1つはICT総研が発表した、スマートフォンおよびタブレット端末のアプリの需要動向に関する調査の結果。それによると、日本市場の国産アプリの構成比は52%であること、またアプリのユーザー満足度は、iOSが70.2%、Androidが60.2%と、iOSのアプリの満足度が10ポイント上回る結果となりiOSアプリのユーザーのほうがAndroidアプリのユーザーよりも満足度が高いことなどがわかった(関連記事:iOSアプリユーザーはAndroidアプリユーザーより満足度が10ポイント高い--ICT総研)。

もう1つはMMD研究所が発表したスマートフォンアプリに関する調査の結果。アプリマーケットの使い勝手に満足しているのは、iOSユーザーでは約7割、Androidユーザーでは5割弱--との結果が得られた。スマートフォンの購入時期は、iOSでは2010年が31.3%、2011年が57.3%であったのに対し、Androidは2010年が13.1%、2011年が75.9%となった。

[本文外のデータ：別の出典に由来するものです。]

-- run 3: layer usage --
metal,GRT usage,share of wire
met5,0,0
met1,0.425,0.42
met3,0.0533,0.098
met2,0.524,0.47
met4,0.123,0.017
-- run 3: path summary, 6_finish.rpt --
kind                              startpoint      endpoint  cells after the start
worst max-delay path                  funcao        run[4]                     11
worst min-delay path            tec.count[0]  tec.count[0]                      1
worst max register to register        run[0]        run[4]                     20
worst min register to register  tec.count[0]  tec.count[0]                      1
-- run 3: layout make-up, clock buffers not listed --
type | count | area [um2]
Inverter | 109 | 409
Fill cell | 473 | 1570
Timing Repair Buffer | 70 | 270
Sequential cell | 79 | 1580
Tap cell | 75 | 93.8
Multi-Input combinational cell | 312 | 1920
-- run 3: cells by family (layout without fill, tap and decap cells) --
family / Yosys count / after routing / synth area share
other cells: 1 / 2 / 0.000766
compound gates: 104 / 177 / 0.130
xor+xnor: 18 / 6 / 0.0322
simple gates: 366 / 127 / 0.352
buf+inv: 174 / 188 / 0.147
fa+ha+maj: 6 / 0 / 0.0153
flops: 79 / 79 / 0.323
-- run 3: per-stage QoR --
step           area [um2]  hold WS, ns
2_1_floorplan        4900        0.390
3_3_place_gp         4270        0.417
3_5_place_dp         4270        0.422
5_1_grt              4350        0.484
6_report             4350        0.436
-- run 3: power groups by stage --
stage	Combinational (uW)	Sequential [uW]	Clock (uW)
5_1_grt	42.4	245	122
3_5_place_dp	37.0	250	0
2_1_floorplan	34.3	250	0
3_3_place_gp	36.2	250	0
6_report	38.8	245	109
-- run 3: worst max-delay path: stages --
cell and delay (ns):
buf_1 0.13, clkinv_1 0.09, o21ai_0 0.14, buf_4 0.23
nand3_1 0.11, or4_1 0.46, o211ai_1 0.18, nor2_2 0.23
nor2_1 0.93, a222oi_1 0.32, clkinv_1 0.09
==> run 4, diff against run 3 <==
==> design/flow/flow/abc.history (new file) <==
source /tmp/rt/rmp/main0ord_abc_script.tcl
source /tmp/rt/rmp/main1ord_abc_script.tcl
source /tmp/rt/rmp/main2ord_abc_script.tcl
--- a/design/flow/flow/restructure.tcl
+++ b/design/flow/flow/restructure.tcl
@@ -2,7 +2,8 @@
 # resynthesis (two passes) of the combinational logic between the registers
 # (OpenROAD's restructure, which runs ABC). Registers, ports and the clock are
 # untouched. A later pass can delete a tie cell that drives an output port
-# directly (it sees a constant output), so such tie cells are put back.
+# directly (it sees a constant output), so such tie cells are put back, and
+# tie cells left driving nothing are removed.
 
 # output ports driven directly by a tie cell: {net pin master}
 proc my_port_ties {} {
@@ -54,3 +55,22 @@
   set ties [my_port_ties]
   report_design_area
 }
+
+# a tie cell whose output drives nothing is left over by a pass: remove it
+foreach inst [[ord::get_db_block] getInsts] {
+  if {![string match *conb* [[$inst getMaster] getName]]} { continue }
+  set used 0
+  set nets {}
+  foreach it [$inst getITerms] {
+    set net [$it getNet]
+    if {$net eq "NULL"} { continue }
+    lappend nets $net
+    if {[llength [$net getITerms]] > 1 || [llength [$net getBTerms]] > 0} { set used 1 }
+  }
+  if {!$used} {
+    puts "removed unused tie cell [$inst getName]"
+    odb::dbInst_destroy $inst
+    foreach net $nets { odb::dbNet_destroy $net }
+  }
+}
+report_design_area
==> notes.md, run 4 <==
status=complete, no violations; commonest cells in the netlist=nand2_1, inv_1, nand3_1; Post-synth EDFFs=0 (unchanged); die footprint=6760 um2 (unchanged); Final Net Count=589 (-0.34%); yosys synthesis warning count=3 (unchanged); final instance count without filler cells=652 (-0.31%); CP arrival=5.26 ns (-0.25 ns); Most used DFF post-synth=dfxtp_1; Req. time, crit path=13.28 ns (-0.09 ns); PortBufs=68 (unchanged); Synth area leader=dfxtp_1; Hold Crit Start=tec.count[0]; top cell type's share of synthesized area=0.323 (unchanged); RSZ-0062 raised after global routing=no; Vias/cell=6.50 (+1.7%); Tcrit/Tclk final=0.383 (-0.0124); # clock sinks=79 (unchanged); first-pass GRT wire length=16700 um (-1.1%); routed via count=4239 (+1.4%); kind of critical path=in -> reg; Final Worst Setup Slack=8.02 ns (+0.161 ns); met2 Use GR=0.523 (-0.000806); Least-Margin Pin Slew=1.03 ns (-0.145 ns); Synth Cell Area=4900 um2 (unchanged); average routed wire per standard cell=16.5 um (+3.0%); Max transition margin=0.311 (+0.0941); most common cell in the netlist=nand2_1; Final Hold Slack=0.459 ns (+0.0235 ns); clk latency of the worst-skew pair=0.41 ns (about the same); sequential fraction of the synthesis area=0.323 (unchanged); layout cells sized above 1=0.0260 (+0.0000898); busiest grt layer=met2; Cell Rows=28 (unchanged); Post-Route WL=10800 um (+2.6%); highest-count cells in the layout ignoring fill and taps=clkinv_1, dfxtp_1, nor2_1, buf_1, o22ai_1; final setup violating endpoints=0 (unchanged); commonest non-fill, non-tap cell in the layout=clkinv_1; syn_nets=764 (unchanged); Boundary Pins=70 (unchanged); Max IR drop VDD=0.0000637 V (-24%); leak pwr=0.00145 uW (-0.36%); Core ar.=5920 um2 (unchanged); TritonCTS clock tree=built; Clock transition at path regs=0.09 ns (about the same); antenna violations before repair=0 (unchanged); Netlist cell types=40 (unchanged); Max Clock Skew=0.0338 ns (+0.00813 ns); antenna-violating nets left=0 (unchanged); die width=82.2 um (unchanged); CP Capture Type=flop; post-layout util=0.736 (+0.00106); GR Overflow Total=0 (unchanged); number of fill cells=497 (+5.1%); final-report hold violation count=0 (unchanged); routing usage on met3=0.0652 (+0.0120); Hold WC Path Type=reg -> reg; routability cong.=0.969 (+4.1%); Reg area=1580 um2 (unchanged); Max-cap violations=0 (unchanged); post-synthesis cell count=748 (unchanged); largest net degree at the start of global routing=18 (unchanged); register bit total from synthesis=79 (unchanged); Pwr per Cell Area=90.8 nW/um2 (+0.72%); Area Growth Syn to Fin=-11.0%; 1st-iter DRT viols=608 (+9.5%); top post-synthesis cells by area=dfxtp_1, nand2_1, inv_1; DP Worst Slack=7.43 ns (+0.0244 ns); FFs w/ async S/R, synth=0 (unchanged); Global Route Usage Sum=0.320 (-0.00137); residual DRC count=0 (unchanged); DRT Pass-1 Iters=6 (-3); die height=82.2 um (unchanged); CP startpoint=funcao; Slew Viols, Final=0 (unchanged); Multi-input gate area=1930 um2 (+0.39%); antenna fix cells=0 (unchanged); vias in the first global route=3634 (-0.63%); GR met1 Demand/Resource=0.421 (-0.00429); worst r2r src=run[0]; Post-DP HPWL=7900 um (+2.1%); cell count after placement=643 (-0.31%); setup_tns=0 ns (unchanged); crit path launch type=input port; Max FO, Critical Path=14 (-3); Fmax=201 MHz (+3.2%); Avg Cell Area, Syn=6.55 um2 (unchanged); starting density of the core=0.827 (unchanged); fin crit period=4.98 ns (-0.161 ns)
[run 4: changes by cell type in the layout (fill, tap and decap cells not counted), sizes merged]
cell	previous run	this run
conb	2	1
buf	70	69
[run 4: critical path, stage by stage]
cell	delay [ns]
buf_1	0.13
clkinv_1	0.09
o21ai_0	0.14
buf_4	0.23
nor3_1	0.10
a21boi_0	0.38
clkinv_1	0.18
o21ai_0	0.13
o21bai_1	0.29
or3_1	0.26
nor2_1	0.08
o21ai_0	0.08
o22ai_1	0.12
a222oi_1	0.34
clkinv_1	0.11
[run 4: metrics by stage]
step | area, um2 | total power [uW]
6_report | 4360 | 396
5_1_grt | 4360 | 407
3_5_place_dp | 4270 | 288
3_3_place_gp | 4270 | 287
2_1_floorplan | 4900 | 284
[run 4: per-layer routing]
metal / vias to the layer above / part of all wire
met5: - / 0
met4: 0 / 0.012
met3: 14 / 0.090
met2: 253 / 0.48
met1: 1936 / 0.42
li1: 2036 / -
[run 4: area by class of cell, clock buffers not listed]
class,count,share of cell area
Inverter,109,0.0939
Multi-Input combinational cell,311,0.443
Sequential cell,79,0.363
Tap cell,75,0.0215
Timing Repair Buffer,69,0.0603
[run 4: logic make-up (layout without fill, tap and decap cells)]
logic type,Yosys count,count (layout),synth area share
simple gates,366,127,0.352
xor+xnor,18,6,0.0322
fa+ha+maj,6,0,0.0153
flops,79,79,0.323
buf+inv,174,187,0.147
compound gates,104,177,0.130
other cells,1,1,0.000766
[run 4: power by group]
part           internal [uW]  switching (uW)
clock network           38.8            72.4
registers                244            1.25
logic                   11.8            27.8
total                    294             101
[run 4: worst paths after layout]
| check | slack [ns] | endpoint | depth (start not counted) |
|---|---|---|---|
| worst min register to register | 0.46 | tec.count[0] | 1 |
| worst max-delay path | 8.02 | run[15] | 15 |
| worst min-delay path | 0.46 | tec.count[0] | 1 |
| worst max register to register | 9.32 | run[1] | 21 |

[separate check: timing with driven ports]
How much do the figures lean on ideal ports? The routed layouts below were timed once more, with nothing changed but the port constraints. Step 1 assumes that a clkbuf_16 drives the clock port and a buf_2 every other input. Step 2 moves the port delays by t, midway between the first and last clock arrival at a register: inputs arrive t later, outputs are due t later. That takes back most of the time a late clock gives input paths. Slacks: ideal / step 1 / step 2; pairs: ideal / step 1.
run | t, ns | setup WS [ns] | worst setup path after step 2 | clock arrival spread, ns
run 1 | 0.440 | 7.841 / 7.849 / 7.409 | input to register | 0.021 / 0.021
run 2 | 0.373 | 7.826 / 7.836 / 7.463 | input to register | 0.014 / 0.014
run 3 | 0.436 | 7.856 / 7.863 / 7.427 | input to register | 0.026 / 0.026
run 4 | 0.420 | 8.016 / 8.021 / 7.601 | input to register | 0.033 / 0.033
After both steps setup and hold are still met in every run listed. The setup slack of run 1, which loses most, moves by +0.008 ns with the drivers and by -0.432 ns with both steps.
From an optimization exercise on the open Yosys and OpenROAD flow, aimed at small area, a short achievable clock period and few clock cycles per item; shortcuts taken in it are not production practice.
The RTL was checked by simulation tests, not by an equivalence proof against the original design.

Design sm4_top, start of the top module:
module sm4_top (
    clk,rst,start,i_plaintext,i_key,
    o_data,o_done
);
    input           clk;
    input           rst;
    input           start;
    input           i_plaintext;
    input           i_key;
    output          o_data;
    output          o_done;
    localparam [1:0] PH_LOAD = 2'd0, PH_COMP = 2'd1, PH_OUT = 2'd2;
    localparam [127:0] FK = {32'ha3b1bac6, 32'h56aa3350, 32'h677d9197, 32'hb27022dc};
    localparam [6:0] COMP_LAST = 7'd100;
    reg     [1:0]   phase;
    reg     [6:0]   cnt;
    reg     [1:0]   m3;
    reg     [4:0]   rnd;
    reg             done_r;
    reg             data_r;
    reg             comp;    
    reg             outp;    
    reg             wk;      
    reg             wd;      
    reg             krot;    
    reg             kins;    
    reg             klate;   
    reg             kd;
    reg     [31:0]  kr0, kr1, kr2, kr3;
    reg     [31:0]  dr0, dr1, dr2, dr3;
    reg     [31:0]  pre;     
    reg     [31:0]  s1b;     
    reg     [15:0]  s1p;     
    reg     [31:0]  s2s;     
    reg  [31:0] ck;
    always @(*) begin
        case (rnd)
            5'd0: ck = 32'h00070e15;
            5'd1: ck = 32'h1c232a31;
            5'd2: ck = 32'h383f464d;
            5'd3: ck = 32'h545b6269;
            5'd4: ck = 32'h70777e85;
            5'd5: ck = 32'h8c939aa1;
            5'd6: ck = 32'ha8afb6bd;
            5'd7: ck = 32'hc4cbd2d9;
            5'd8: ck = 32'he0e7eef5;
            5'd9: ck = 32'hfc030a11;
            5'd10: ck = 32'h181f262d;
            5'd11: ck = 32'h343b4249;
            5'd12: ck = 32'h50575e65;
            5'd13: ck = 32'h6c737a81;
            5'd14: ck = 32'h888f969d;
            5'd15: ck = 32'ha4abb2b9;
            5'd16: ck = 32'hc0c7ced5;
            5'd17: ck = 32'hdce3eaf1;
            5'd18: ck = 32'hf8ff060d;
            5'd19: ck = 32'h141b2229;
            5'd20: ck = 32'h30373e45;
            5'd21: ck = 32'h4c535a61;
            5'd22: ck = 32'h686f767d;
            5'd23: ck = 32'h848b9299;
            5'd24: ck = 32'ha0a7aeb5;
            5'd25: ck = 32'hbcc3cad1;
            5'd26: ck = 32'hd8dfe6ed;
            5'd27: ck = 32'hf4fb0209;
            5'd28: ck = 32'h10171e25;
            5'd29: ck = 32'h2c333a41;
            5'd30: ck = 32'h484f565d;
            5'd31: ck = 32'h646b7279;
  ...
For scale: about 3500 cells after synthesis, roughly 390 flip-flops.
export LEC_CHECK = 0
export ABC_AREA = 1
export CAP_MARGIN = 20
export CORE_MARGIN = 2
export CORE_UTILIZATION = 40
export SETUP_SLACK_MARGIN = 4.4
export SLEW_MARGIN = 20
create_clock -name core_clock -period 6.5 [get_ports {clk}]
standard.sh (not shown) runs the stock make flow with config.mk's settings and CLKGATE_MAP_FILE= SYNTH_SCRIPT=/design/flow/synth_recipe.tcl, a recipe that flattens the netlist after the stock synthesis.
==> flow/flow/run.sh <==
#!/bin/bash
# The standard ORFS layout (standard.sh), with two synthesis changes:
#  - ADDER_MAP_FILE empty: Yosys's full/half-adder extraction would turn the
#    XOR/AND pairs of the S-box and linear layers into slow adder cells that
#    ABC cannot restructure.
#  - the 3-input XOR/XNOR cells are added to DONT_USE_CELLS (on top of the
#    platform's list): ABC chains them in the linear layers, and they are
#    slower than trees of 2-input XORs.
set -euo pipefail
PLATFORM_DONT_USE=$(sed -n '/^export DONT_USE_CELLS += /,/^#/p' \
    "$FLOW_HOME/platforms/sky130hd/config.mk" | grep -o 'sky130_fd_sc_hd__[a-z0-9_]*' | tr '\n' ' ')
EXTRA="sky130_fd_sc_hd__xor3_1 sky130_fd_sc_hd__xor3_2 sky130_fd_sc_hd__xor3_4 sky130_fd_sc_hd__xnor3_1 sky130_fd_sc_hd__xnor3_2 sky130_fd_sc_hd__xnor3_4"
bash standard.sh ADDER_MAP_FILE= "DONT_USE_CELLS=$PLATFORM_DONT_USE $EXTRA" finish > standard.log 2>&1
Testbench counts at the start, summed over its fixed seeds: cycles 22,848, blocks 64.
Context: an optimization exercise on an open-source flow, tuned for small area and a short achievable clock period. The choices shown serve that exercise and are no tape-out recipe. Where RTL was checked, it was by simulation tests only, not by an equivalence proof against the original. Only the layout flow was run in run 1; the RTL was not checked for function there.

==> flow/design.v (outline; a module is shown in full before it is edited, if it fits) <==
// module residual_block: 1147 lines
// module fa3: 4 lines
// module ha2: 4 lines
// module xor2: 3 lines
module residual_block (
    input clk,
    input rst,
    input start,
    output reg done,
    input  signed [127:0] input_tensor,
    input  [7:0]  conv1_weights_flat,
    input  [7:0]  conv1_bias_flat,
    input  [31:0] conv2_weights_flat,
    input  [7:0]  conv2_bias_flat,
    input  [7:0]  conv3_weights_flat,
    input  [7:0]  conv3_bias_flat,
    input  [7:0]  conv_shortcut_weights_flat,
    input  [7:0]  conv_shortcut_bias_flat,
    output reg signed [71:0] output_tensor
);
  // ...
==> flow/flow/run.sh <==
#!/bin/bash
set -euo pipefail
export BUFFER_PORTS_ARGS="-buffer_cell sky130_fd_sc_hd__buf_1"
export SETUP_SLACK_MARGIN=6.7
export TNS_END_PERCENT=0
bash standard.sh > standard_flow.log 2>&1
==> flow/standard.sh <==
#!/bin/bash
# synth_recipe.tcl (not shown) runs the flow's synth.tcl, then flattens the netlist and writes it again
# the make line also repeats each setting of config.mk as NAME=value (left out here)
make -C /OpenROAD-flow-scripts/flow DESIGN_CONFIG=/design/flow/config.mk WORK_HOME=/design/flow/orfs CLKGATE_MAP_FILE= SYNTH_SCRIPT=/design/flow/synth_recipe.tcl "${@:-finish}"
==> flow/config.mk <==
export PLATFORM = sky130hd
export DESIGN_NAME = residual_block
export DESIGN_NICKNAME = residual_block
export VERILOG_FILES = /design/flow/design.v
export SDC_FILE = /design/flow/constraint.sdc
export NUM_CORES = 4
export LEC_CHECK = 0
export CAP_MARGIN = 20
export CORE_MARGIN = 2
export CORE_UTILIZATION = 65
export CTS_CLUSTER_DIAMETER = 150
export CTS_CLUSTER_SIZE = 24
export SLEW_MARGIN = 20
export SYNTH_HIERARCHICAL = 1
==> flow/constraint.sdc <==
create_clock -name core_clock -period 10.0 [get_ports {clk}]
set_input_delay 2.0000 -clock core_clock [delete_from_list [all_inputs] [get_ports {clk}]]
set_output_delay 2.0000 -clock core_clock [all_outputs]
set_load 0.01 [all_outputs]
==> flow_summary_export.csv, run 1 <==
group,metric,value,unit
clock_network,htreeDepth,1,
timing,whs,0.379,ns
worst_setup_path,endpoint,"T3[11]$_DFF_P_",
route,met3_length,2.49,mm
layout,final_area,20100,um2
placement,pre_cts_ws,6.38,ns
global_route,grt-busiest-layer,"met2",
layout,largest_register_ffs,72,
synthesis,netlist.area_leader.share,22.3,%
synthesis,synth_commonest_cells,"305 x nand2_1, 203 x fa_1, 199 x dfxtp_1, 141 x xor2_1, 102 x inv_1",
worst_setup_path,r2r_cells,9,
outcome,status,"no timing/DRC/antenna violations",
worst_setup_path,critical_path_class,"reg -> reg",
route,first_iter_violations,811,
global_route,met3_usage,3.38,%
timing,max_freq,288,MHz
worst_setup_path,startpoint,"S2[11]$_DFF_P_",
synthesis,ys.flop_type,"dfxtp_1",
synthesis,yosysWarnings,7,
layout,mostFrequentLayoutCells,"305 x nand2_1, 291 x buf_1, 203 x fa_1, 194 x dfxtp_1, 141 x xor2_1",
layout,final_util,72.4,%
synthesis,synth_edf_count,77,
synthesis,netlist_instances,1496,
synthesis,async_reset_ff_share,1.78,%
layout,clk_share,2.06,%
placement,gp_congestion,0.964,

アプリマーケットの使い勝手は、「すごく使いやすい」と「使いやすい」の合計が、iOSユーザーでは69.0%となったのに対し、Androidユーザーでは46.4%にとどまった(関連記事:アプリマーケットの使い勝手、iOSユーザーがAndroidユーザーより高評価--MMD研究所調べ)。

ソフトバンクグループから個人向けのサービスや製品

スマートフォンを楽しく、便利に使うためのサービスと製品がソフトバンクグループの2社から発表されている。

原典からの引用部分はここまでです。